Give again, word for word, every line below from the one that has "4_1_cts,24600,3153,0,43.5" through the one that has "no dummy loads;", both included, and no others.

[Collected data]
-.-.-
This design comes from an exercise in tuning for small area on the open sky130 flow, not from production work.
Only simulation tests tie the RTL to the original design; equivalence was not proved.

## flow/design.v (module list and top-level ports; edited modules follow where they fit)
// module complex_multiplier: 1687 lines
// module cm_fa: 4 lines
// module cm_ha: 4 lines
module complex_multiplier #(parameter INPUT_DATA_WIDTH = 16)
    (
        input  wire                                    i_clk,
        input  wire                                    i_rst,
        input  wire signed [INPUT_DATA_WIDTH-1:0]      i_real_h,
        input  wire signed [INPUT_DATA_WIDTH-1:0]      i_imag_h,
        input  wire signed [INPUT_DATA_WIDTH-1:0]      i_real_y,
        input  wire signed [INPUT_DATA_WIDTH-1:0]      i_imag_y,
        output wire signed [INPUT_DATA_WIDTH*2:0]      o_real,
        output reg  signed [INPUT_DATA_WIDTH*2:0]      o_imag
    );
  // ...
==> flow/flow/run.sh <==
#!/bin/bash
# Layout flow: the standard flow (standard.sh), except that
#  - the port buffers use the smallest buffer cell, sky130_fd_sc_hd__buf_1;
#  - clock tree synthesis uses clkbuf_8 buffers and inserts no dummy loads.
set -euo pipefail
echo 'export BUFFER_PORTS_ARGS = -buffer_cell sky130_fd_sc_hd__buf_1' >> config.mk
echo 'export CTS_ARGS = -sink_clustering_enable -repair_clock_nets -buf_list sky130_fd_sc_hd__clkbuf_8 -dont_use_dummy_load' >> config.mk
bash standard.sh > standard.log 2>&1
==> flow/standard.sh <==
#!/bin/bash
# synth_recipe.tcl (not shown) runs the flow's synth.tcl, then flattens the netlist and writes it again
# the make line also repeats each setting of config.mk as NAME=value (left out here)
make -C /OpenROAD-flow-scripts/flow DESIGN_CONFIG=/design/flow/config.mk WORK_HOME=/design/flow/orfs CLKGATE_MAP_FILE= SYNTH_SCRIPT=/design/flow/synth_recipe.tcl "${@:-finish}"
==> flow/config.mk <==
export PLATFORM = sky130hd
export DESIGN_NAME = complex_multiplier
export DESIGN_NICKNAME = complex_multiplier
export VERILOG_FILES = /design/flow/design.v
export SDC_FILE = /design/flow/constraint.sdc
export NUM_CORES = 4
export LEC_CHECK = 0
export ABC_AREA = 1
export CAP_MARGIN = 20
export CORE_MARGIN = 2
export CORE_UTILIZATION = 40
export CTS_BUF_LIST = sky130_fd_sc_hd__clkbuf_8
export SLEW_MARGIN = 20
export SYNTH_HIERARCHICAL = 1
export SYNTH_MINIMUM_KEEP_SIZE = 0
export BUFFER_PORTS_ARGS = -buffer_cell sky130_fd_sc_hd__buf_1
export CTS_ARGS = -sink_clustering_enable -repair_clock_nets -buf_list sky130_fd_sc_hd__clkbuf_8 -dont_use_dummy_load
==> flow/constraint.sdc <==
create_clock -name core_clock -period 10.0 [get_ports {i_clk}]
set_input_delay 2.0000 -clock core_clock [delete_from_list [all_inputs] [get_ports {i_clk}]]
set_output_delay 2.0000 -clock core_clock [all_outputs]
set_load 0.01 [all_outputs]
==> impl_results.rst, run 1 <==
.. list-table::
   :header-rows: 1

   * - Metric
     - Value
   * - Nets in the synthesized netlist
     - 2,858
   * - Final setup violation count
     - 0
   * - Critical Path Start
     - c[1]$_DFF_P_
   * - Antenna cells
     - 1
   * - Final wirelength
     - 68,800 microns
   * - Post-Syn Area per Cell
     - 10.2 sq um
   * - Met1 Usage GRT
     - 31.2%
   * - Yosys cell types
     - 31
   * - Top routing layer in use
     - met4
   * - Cell types with the largest area share after synthesis
     - sky130_fd_sc_hd__fa_1 (42%), sky130_fd_sc_hd__xor2_1 (14%), sky130_fd_sc_hd__dfxtp_1 (14%)
   * - Outcome
     - complete, no violations
   * - Yosys reg bits
     - 165
   * - Total length of routed met3 wires
     - 5200 microns
   * - Cell with the most instances after synthesis
     - sky130_fd_sc_hd__fa_1
   * - Path depth of the worst reg2reg path
     - 32
   * - Number of resized instances in the post-cts repair step
     - 0
   * - Routed vias/inst
     - 5.62
   * - GR met3 Demand/Resource
     - 5.14%
   * - Number of flip-flops in the largest register
     - 33
   * - Number of buffers added on ports
     - 131
   * - Initial cell density of the core
     - 40.5%
   * - Multi-input combinational cell area
     - 18,100 sq um
   * - Via count
     - 17,200
   * - Instance count of the mapped netlist
     - 2,248
==> inputs of run 2 (changes only) <==
--- a/flow/config.mk
+++ b/flow/config.mk
@@ -12,2 +12,3 @@
 export CTS_BUF_LIST = sky130_fd_sc_hd__clkbuf_8
+export GPL_TIMING_DRIVEN = 0
 export SLEW_MARGIN = 20
==> impl_results.rst, run 2 <==
.. list-table::
   :header-rows: 1

   * - Metric
     - Value
   * - Outcome
     - complete, no violations (unchanged)
   * - Setup slack of the critical path after layout
     - 455 ps (was 622 ps)
   * - Number of buffers and inverters on the critical path
     - 2 (unchanged)
   * - Final number of max-transition violations
     - 0 (unchanged)
   * - Share of layout cells above drive strength 1
     - 6.84% (was 5.60%)
   * - Vias in the first global route
     - 18,500 (was 18,100)
   * - CTS clk-pin slew, worst paths
     - 80 ps (about the same)
   * - DIE AREA
     - 59,200 sq um (unchanged)
   * - Overflow after GRT
     - 0 (unchanged)
   * - Rel. slew slack
     - 27.9% (was 37.0%)
   * - Residual DRC
     - 0 (unchanged)
   * - Longest individual stage delay on the worst path
     - 530 ps (was 520 ps)
   * - Startpoint kind of the worst setup timing path
     - flip-flop (unchanged)
   * - Clock tree from TritonCTS
     - yes (unchanged)
   * - Overall die width
     - 243 microns (unchanged)
   * - Most common cell after layout, fill and taps aside
     - sky130_fd_sc_hd__fa_1 (unchanged)
   * - Drt wl/cell
     - 24.6 microns (was 22.5 microns)
   * - Final hold viol count
     - 0 (unchanged)
   * - Yosys cell types
     - 31 (unchanged)
   * - Commonest cells after routing, fill and taps aside
     - sky130_fd_sc_hd__fa_1 (484), sky130_fd_sc_hd__xor2_1 (379), sky130_fd_sc_hd__o22ai_1 (352) (was sky130_fd_sc_hd__fa_1 (485), sky130_fd_sc_hd__xor2_1 (379), sky130_fd_sc_hd__o22ai_1 (352))
   * - Total global-route track usage
     - 27.2% (was 24.1%)
   * - Setup slack at placement
     - -47.2 ps (was 570 ps)
   * - H-tree levels
     - 4 (unchanged)
   * - Post-synthesis sequential area ratio
     - 14.4% (unchanged)
   * - Hold endpoint
     - real_q[20]$_SDFF_PP0_ (was real_q[27]$_SDFF_PP0_)
   * - Post-Syn Area per Cell
     - 10.2 sq um (unchanged)
   * - Crit path required time
     - 10,420 ps (was 10,440 ps)
   * - Initial DRT Pass Iterations
     - 6 (unchanged)
   * - Yosys top cell by area
     - sky130_fd_sc_hd__fa_1 (unchanged)
   * - Async set-reset flop share out of synthesis
     - 0% (unchanged)
   * - Cell types with the highest counts after synthesis
     - sky130_fd_sc_hd__fa_1 (485), sky130_fd_sc_hd__xor2_1 (379), sky130_fd_sc_hd__o22ai_1 (352) (unchanged)
   * - Upper clock frequency limit
     - 0.105 GHz (was 0.107 GHz)
   * - Slack of the worst reg-to-reg path
     - 450 ps (was 620 ps)
   * - Cell with the most instances after synthesis
     - sky130_fd_sc_hd__fa_1 (unchanged)
   * - Weighted congestion at the end of routability-driven global placement
     - 0.988 (was 0.939)
   * - Critical Path Start
     - s1[1]$_DFF_P_ (was c[1]$_DFF_P_)
   * - Final ANT Viol Nets
     - 0 (unchanged)
   * - Number of buffers added on ports
     - 131 (unchanged)
   * - Floorplan row count
     - 87 (unchanged)
   * - CTS Sinks
     - 165 (unchanged)
   * - Critical R2R Capture
     - real_q[30]$_SDFF_PP0_ (was o_imag[30]$_SDFF_PP0_)
   * - Net total in the final layout
     - 3,010 (was 2,915)
   * - Core region area
     - 56,500 sq um (unchanged)
   * - Number of buffers created by CTS
     - 17 (unchanged)
   * - Worst-margin pin slew
     - 1080 ps (was 946 ps)
   * - Starting DRC count in detailed routing
     - 1,752 (was 1,509)
   * - Initial cell density of the core
     - 40.5% (unchanged)
   * - Post-Route Skew
     - 35.4 ps (was 39.7 ps)
   * - Slowest CP cell
     - sky130_fd_sc_hd__fa_1 (unchanged)
   * - Max_cap viols
     - 0 (unchanged)
   * - CP max FO
     - 10 (was 18)
   * - Root cell of the clock tree
     - sky130_fd_sc_hd__clkbuf_8 (unchanged)
   * - Final setup violation count
     - 0 (unchanged)
   * - Yosys reg bits
     - 165 (unchanged)
   * - Top cell type's share of synthesized area
     - 42.4% (unchanged)
   * - Worst min path class
     - flip-flop to flip-flop (unchanged)
   * - Number of synthesis warnings
     - 7 (unchanged)
   * - Nets in the synthesized netlist
     - 2,858 (unchanged)
   * - Path depth of the worst reg2reg path
     - 30 (was 32)
   * - Chip Height
     - 243 microns (unchanged)
   * - Count of flip-flops with a built-in enable after synthesis
     - 0 (unchanged)
   * - Final wirelength
     - 77,500 microns (was 68,800 microns)
   * - Cell seen most often among critical-path stages
     - sky130_fd_sc_hd__fa_1 (unchanged)
   * - Arrival @ worst endpoint
     - 9960 ps (was 9820 ps)
   * - Top register by number of flip-flops
     - o_imag (unchanged)
   * - Post-route fraction of the period consumed by the critical path
     - 95.5% (was 93.8%)
   * - Type of destination of the critical path
     - flip-flop (unchanged)
   * - Depth of the worst hold-timing path
     - 3 (was 4)
   * - Crit path time final
     - 9550 ps (was 9380 ps)
   * - Detail Placement HPWL
     - 66,600 microns (was 55,600 microns)
   * - Registers with the most flip-flops
     - o_imag x33, real_q x32 (unchanged)
   * - Flip-flop cell with the highest count after synthesis
     - sky130_fd_sc_hd__dfxtp_1 (unchanged)
   * - Delay-heaviest family, CP
     - adder cells (unchanged)
   * - Largest net degree at the start of global routing
     - 19 (was 49)
   * - Routed vias/inst
     - 5.59 (was 5.62)
   * - Instance count of the mapped netlist
     - 2,248 (unchanged)
   * - Number of flip-flops in the largest register
     - 33 (unchanged)
   * - Category of the most critical setup path
     - flip-flop to flip-flop (unchanged)
   * - Area of the mapped netlist
     - 22,900 sq um (unchanged)
   * - Max clock buf depth
     - 2 (unchanged)
   * - Top-Level Pins
     - 132 (unchanged)
   * - Area delta synth->final
     - 7.66% (was 6.17%)
   * - Initial antenna violation count
     - 2 (was 1)
   * - Origin of the worst min-delay path
     - r$_DFF_P_ (unchanged)
   * - Via count
     - 17,700 (was 17,200)
   * - Smallest hold slack
     - 592 ps (was 753 ps)
   * - Insertion delay of the later-clocked pin in the worst-skew pair
     - 590 ps (about the same)
   * - Worst reg2reg path startpoint
     - s1[1]$_DFF_P_ (was c[1]$_DFF_P_)
   * - Cell types with the largest area share after synthesis
     - sky130_fd_sc_hd__fa_1 (42%), sky130_fd_sc_hd__xor2_1 (14%), sky130_fd_sc_hd__dfxtp_1 (14%) (unchanged)
   * - Wire length of the first global-routing pass
     - 117,000 microns (was 107,000 microns)
run 2: Yosys stat by module, one instance, submodules excluded:
module              cell area [sq um]  times used  flops+latches
cm_ha                            12.5          37              0
complex_multiplier              12700           1            165
cm_fa                            20.0         485              0
run 2: repair_timing:
item	4_1_cts	5_1_grt
buffers inserted	0	1
hold buffers	0	0
resized for setup	2	25
hold endpoints to repair	0	0
endpoints found under the setup margin	1	15
run 2: how the worst max path moves through the flow:
| stage | to | slack (ps) | cells past startpoint |
|---|---|---|---|
| floorplan | o_imag[30]$_SDFF_PP0_ | 1000 | 32 |
| global placement | o_imag[30]$_SDFF_PP0_ | -10 | 32 |
| finish | real_q[30]$_SDFF_PP0_ | 450 | 30 |
| detailed placement | o_imag[30]$_SDFF_PP0_ | -50 | 32 |
| CTS | o_imag[30]$_SDFF_PP0_ | 20 | 31 |
| global route | o_imag[30]$_SDFF_PP0_ | -10 | 33 |
run 2: kinds of logic (layout without fill, tap and decap cells):
logic type	count (synthesis)	after routing	share of synthesized area (%)
flip-flops	165	165	14.4
buffers and inverters	356	506	6.54
AND/OR/NAND/NOR	292	292	5.09
XOR/XNOR	393	393	15.1
other	0	2	0
AO/OA/AOI/OAI	498	498	13.3
adder cells (fa/ha/maj)	544	544	45.6
run 2: cell type report:
type,count,area (sq um)
antenna,2,5.00
buffer,159,778
clock buffer,17,234
fill,5487,31800
inverter,197,743
multi-input combinational,1727,18100
sequential,165,3310
tap,756,946
timing repair buffer,133,507
run 2: tightest hold or removal path, stage by stage (launching register included):
cell,delay (ps)
sky130_fd_sc_hd__dfxtp_1,310
sky130_fd_sc_hd__nor2_1,100
sky130_fd_sc_hd__o21ai_0,90
sky130_fd_sc_hd__a21oi_1,40
run 2: metrics by stage:
stage,area [sq um],cells,TNS [ps],util (%)
2_1_floorplan,22900,2248,0,-
3_3_place_gp,24300,3135,-10.3,43.1
3_5_place_dp,24300,3136,-47.2,43.1
4_1_cts,24600,3153,0,43.5
5_1_grt,24700,3155,-13.5,43.6
6_report,24700,3156,0,43.6
run 2: layer usage:
layer	GRT usage (%)	part of all wire (%)
met5	0	0
met4	14.5	5.7
met1	38.1	43
met2	40.7	44
met3	3.89	6.7
==> inputs of run 3 (changes only) <==
==> flow/flow/run.sh (replaced) <==
#!/bin/bash
# Layout flow: the standard flow (standard.sh), except that
#  - the port buffers use the smallest buffer cell, sky130_fd_sc_hd__buf_1;
#  - clock tree synthesis uses clkbuf_8 buffers and inserts no dummy loads;
#  - timing-driven global placement does not keep the buffers and resizing
#    of its internal timing repair (repair_timing after CTS and global
#    routing still fixes any real violation).
set -euo pipefail
echo 'export BUFFER_PORTS_ARGS = -buffer_cell sky130_fd_sc_hd__buf_1' >> config.mk
echo 'export CTS_ARGS = -sink_clustering_enable -repair_clock_nets -buf_list sky130_fd_sc_hd__clkbuf_8 -dont_use_dummy_load' >> config.mk
echo 'export GPL_KEEP_OVERFLOW = 0' >> config.mk
bash standard.sh > standard.log 2>&1
--- a/flow/config.mk
+++ b/flow/config.mk
@@ -12,3 +12,2 @@
 export CTS_BUF_LIST = sky130_fd_sc_hd__clkbuf_8
-export GPL_TIMING_DRIVEN = 0
 export SLEW_MARGIN = 20
@@ -18 +17,2 @@
 export CTS_ARGS = -sink_clustering_enable -repair_clock_nets -buf_list sky130_fd_sc_hd__clkbuf_8 -dont_use_dummy_load
+export GPL_KEEP_OVERFLOW = 0
==> impl_results.rst, run 3 <==
.. list-table::
   :header-rows: 1

   * - Metric
     - Value
   * - Outcome
     - complete, no violations (unchanged)
   * - Capturing instance or port of the critical path
     - real_q[30]$_SDFF_PP0_ (unchanged)
   * - Chip Height
     - 243 microns (unchanged)
   * - Detail Placement HPWL
     - 55,000 microns (was 66,600 microns)
   * - Rel. slew slack
     - 33.8% (was 27.9%)
   * - Routed vias/inst
     - 5.71 (was 5.59)
   * - Count of flip-flops with a built-in enable after synthesis
     - 0 (unchanged)
   * - Top cell type's share of synthesized area
     - 42.4% (unchanged)
   * - Category of the most critical setup path
     - flip-flop to flip-flop (unchanged)
   * - Cell types with the highest counts after synthesis
     - sky130_fd_sc_hd__fa_1 (485), sky130_fd_sc_hd__xor2_1 (379), sky130_fd_sc_hd__o22ai_1 (352) (unchanged)
   * - Cell seen most often among critical-path stages
     - sky130_fd_sc_hd__fa_1 (unchanged)
   * - Share of the core filled with cells
     - 42.5% (was 43.6%)
   * - Initial DRT Pass Iterations
     - 7 (was 6)
   * - Flip-flop cell with the highest count after synthesis
     - sky130_fd_sc_hd__dfxtp_1 (unchanged)
   * - Non-filler instance count after layout
     - 3,002 (was 3,156)
   * - CTS clk-pin slew, worst paths
     - 100 ps (was 80 ps)
   * - Startpoint kind of the worst setup timing path
     - flip-flop (unchanged)
   * - Number of flip-flops in the largest register
     - 33 (unchanged)
   * - Instance count of the mapped netlist
     - 2,248 (unchanged)
   * - Commonest cells after routing, fill and taps aside
     - sky130_fd_sc_hd__fa_1 (485), sky130_fd_sc_hd__xor2_1 (379), sky130_fd_sc_hd__o22ai_1 (352) (was sky130_fd_sc_hd__fa_1 (484), sky130_fd_sc_hd__xor2_1 (379), sky130_fd_sc_hd__o22ai_1 (352))
   * - Nets in the synthesized netlist
     - 2,858 (unchanged)
   * - Cell with the most instances after synthesis
     - sky130_fd_sc_hd__fa_1 (unchanged)
   * - CTS Sinks
     - 165 (unchanged)
   * - Final setup violation count
     - 0 (unchanged)
   * - Initial antenna violation count
     - 0 (was 2)
   * - Async set-reset flop share out of synthesis
     - 0% (unchanged)
   * - Area delta synth->final
     - 4.73% (was 7.66%)
   * - Post-synthesis sequential area ratio
     - 14.4% (unchanged)
   * - H-tree levels
     - 4 (unchanged)
   * - CP max FO
     - 21 (was 10)
   * - Number of buffers added to fix hold violations after cts
     - 0 (unchanged)
   * - Worst-margin pin slew
     - 992 ps (was 1080 ps)
   * - Crit path required time
     - 10,430 ps (was 10,420 ps)
   * - Residual DRC
     - 0 (unchanged)
   * - DIE AREA
     - 59,200 sq um (unchanged)
   * - Largest net degree at the start of global routing
     - 49 (was 19)
   * - Number of buffers created by CTS
     - 17 (unchanged)
   * - Root cell of the clock tree
     - sky130_fd_sc_hd__clkbuf_8 (unchanged)
   * - Drt wl/cell
     - 22.9 microns (was 24.6 microns)
   * - Yosys reg bits
     - 165 (unchanged)
   * - Final ANT Viol Nets
     - 0 (unchanged)
   * - Number of buffers added on ports
     - 131 (unchanged)
   * - Max_cap viols
     - 0 (unchanged)
   * - Final hold viol count
     - 0 (unchanged)
   * - Slack of the worst reg-to-reg path
     - 500 ps (was 450 ps)
   * - Starting DRC count in detailed routing
     - 1,664 (was 1,752)
   * - Overflow after GRT
     - 0 (unchanged)
   * - Worst min path class
     - flip-flop to flip-flop (unchanged)
   * - Worst reg2reg path startpoint
     - c[1]$_DFF_P_ (was s1[1]$_DFF_P_)
   * - Insertion delay of the later-clocked pin in the worst-skew pair
     - 590 ps (about the same)
   * - Number of cells after detailed placement
     - 2,978 (was 3,136)
   * - Type of destination of the critical path
     - flip-flop (unchanged)
   * - Area of the mapped netlist
     - 22,900 sq um (unchanged)
   * - Weighted congestion at the end of routability-driven global placement
     - 0.911 (was 0.988)
   * - Net total in the final layout
     - 2,856 (was 3,010)
   * - Critical Path Start
     - c[1]$_DFF_P_ (was s1[1]$_DFF_P_)
   * - Wire length of the first global-routing pass
     - 107,000 microns (was 117,000 microns)
   * - Post-Syn Area per Cell
     - 10.2 sq um (unchanged)
   * - Max clock buf depth
     - 2 (unchanged)
   * - Yosys cell types
     - 31 (unchanged)
   * - Most common cell after layout, fill and taps aside
     - sky130_fd_sc_hd__fa_1 (unchanged)
   * - Critical R2R Capture
     - real_q[30]$_SDFF_PP0_ (unchanged)
   * - Setup repair after global routing missed its margin
     - yes
   * - Path depth of the worst reg2reg path
     - 31 (was 30)
   * - Number of synthesis warnings
     - 7 (unchanged)
   * - Post-route fraction of the period consumed by the critical path
     - 95.0% (was 95.5%)
   * - Core region area
     - 56,500 sq um (unchanged)
   * - Share of layout cells above drive strength 1
     - 4.19% (was 6.84%)
   * - Vias in the first global route
     - 17,800 (was 18,500)
   * - Top-Level Pins
     - 132 (unchanged)
   * - Cell types with the largest area share after synthesis
     - sky130_fd_sc_hd__fa_1 (42%), sky130_fd_sc_hd__xor2_1 (14%), sky130_fd_sc_hd__dfxtp_1 (14%) (unchanged)
   * - Clock tree from TritonCTS
     - yes (unchanged)
   * - Floorplan row count
     - 87 (unchanged)
   * - Initial cell density of the core
     - 40.5% (unchanged)
   * - Longest individual stage delay on the worst path
     - 520 ps (was 530 ps)
   * - Registers with the most flip-flops
     - o_imag x33, real_q x32 (unchanged)
   * - Total global-route track usage
     - 23.9% (was 27.2%)
   * - Via count
     - 17,100 (was 17,700)
   * - Slowest CP cell
     - sky130_fd_sc_hd__fa_1 (unchanged)
   * - Post-Route Skew
     - 41.8 ps (was 35.4 ps)
   * - Overall die width
     - 243 microns (unchanged)
   * - Final wirelength
     - 68,600 microns (was 77,500 microns)
   * - Upper clock frequency limit
     - 0.105 GHz (about the same)
   * - Crit path time final
     - 9500 ps (was 9550 ps)
   * - Yosys top cell by area
     - sky130_fd_sc_hd__fa_1 (unchanged)
   * - Top register by number of flip-flops
     - o_imag (unchanged)
   * - Final number of max-transition violations
     - 0 (unchanged)
   * - Arrival @ worst endpoint
     - 9930 ps (was 9960 ps)
-- run 3: cell counts after synthesis --
No cell type changed its count.
-- run 3: kinds of logic after synthesis --
group	count (synthesis)	synth area share (%)
adder cells (fa/ha/maj)	544	45.6
buffers and inverters	356	6.54
AND/OR/NAND/NOR	292	5.09
AO/OA/AOI/OAI	498	13.3
flip-flops	165	14.4
XOR/XNOR	393	15.1
-- run 3: stage by stage --
stage | hold WS [ps] | TNS [ps] | cell area (sq um) | setup WS, ps
floorplan | 531 | 0 | 22900 | 998
global placement | 894 | -2230 | 23600 | -460
detailed placement | 591 | -3670 | 23600 | -540
CTS | 600 | 0 | 23900 | 7.69
global route | 626 | -19.3 | 24000 | -19.3
finish | 581 | 0 | 24000 | 497
-- run 3: cell type report --
cell class | instances | area (sq um)
Fill cell | 5506 | 32500
Antenna cell | 2 | 5.00
Multi-Input combinational cell | 1727 | 18200
Inverter | 197 | 747
Clock buffer | 17 | 234
Sequential cell | 165 | 3330
Timing Repair Buffer | 138 | 556
Tap cell | 756 | 946
-- run 3: worst min path at each step --
stage | start | endpoint | depth (start not counted)
after floorplan | r$_DFF_P_ | o_imag[20]$_SDFF_PP0_ | 3
after global placement | s2[0]$_DFF_P_ | o_imag[0]$_SDFF_PP0_ | 5
after detailed placement | r$_DFF_P_ | real_q[27]$_SDFF_PP0_ | 3
after CTS | r$_DFF_P_ | real_q[19]$_SDFF_PP0_ | 3
after global routing | r$_DFF_P_ | real_q[19]$_SDFF_PP0_ | 3
final | r$_DFF_P_ | real_q[19]$_SDFF_PP0_ | 3
-- run 3: layer usage --
metal	part of all wire [%]	up-vias	wire [microns]	global-route usage, %
met2	47	847	32400	37.7
met1	41	8740	28000	31.8
li1	-	7386	-	-
met5	0	-	0	0
met3	6.4	159	4390	3.22
met4	5.6	0	3850	13.2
-.-.-
* [Written response]:
4_1_cts,24600,3153,0,43.5
5_1_grt,24700,3155,-13.5,43.6
6_report,24700,3156,0,43.6
run 2: layer usage:
layer	GRT usage (%)	part of all wire (%)
met5	0	0
met4	14.5	5.7
met1	38.1	43
met2	40.7	44
met3	3.89	6.7
==> inputs of run 3 (changes only) <==
==> flow/flow/run.sh (replaced) <==
#!/bin/bash
# Layout flow: the standard flow (standard.sh), except that
#  - the port buffers use the smallest buffer cell, sky130_fd_sc_hd__buf_1;
#  - clock tree synthesis uses clkbuf_8 buffers and inserts no dummy loads;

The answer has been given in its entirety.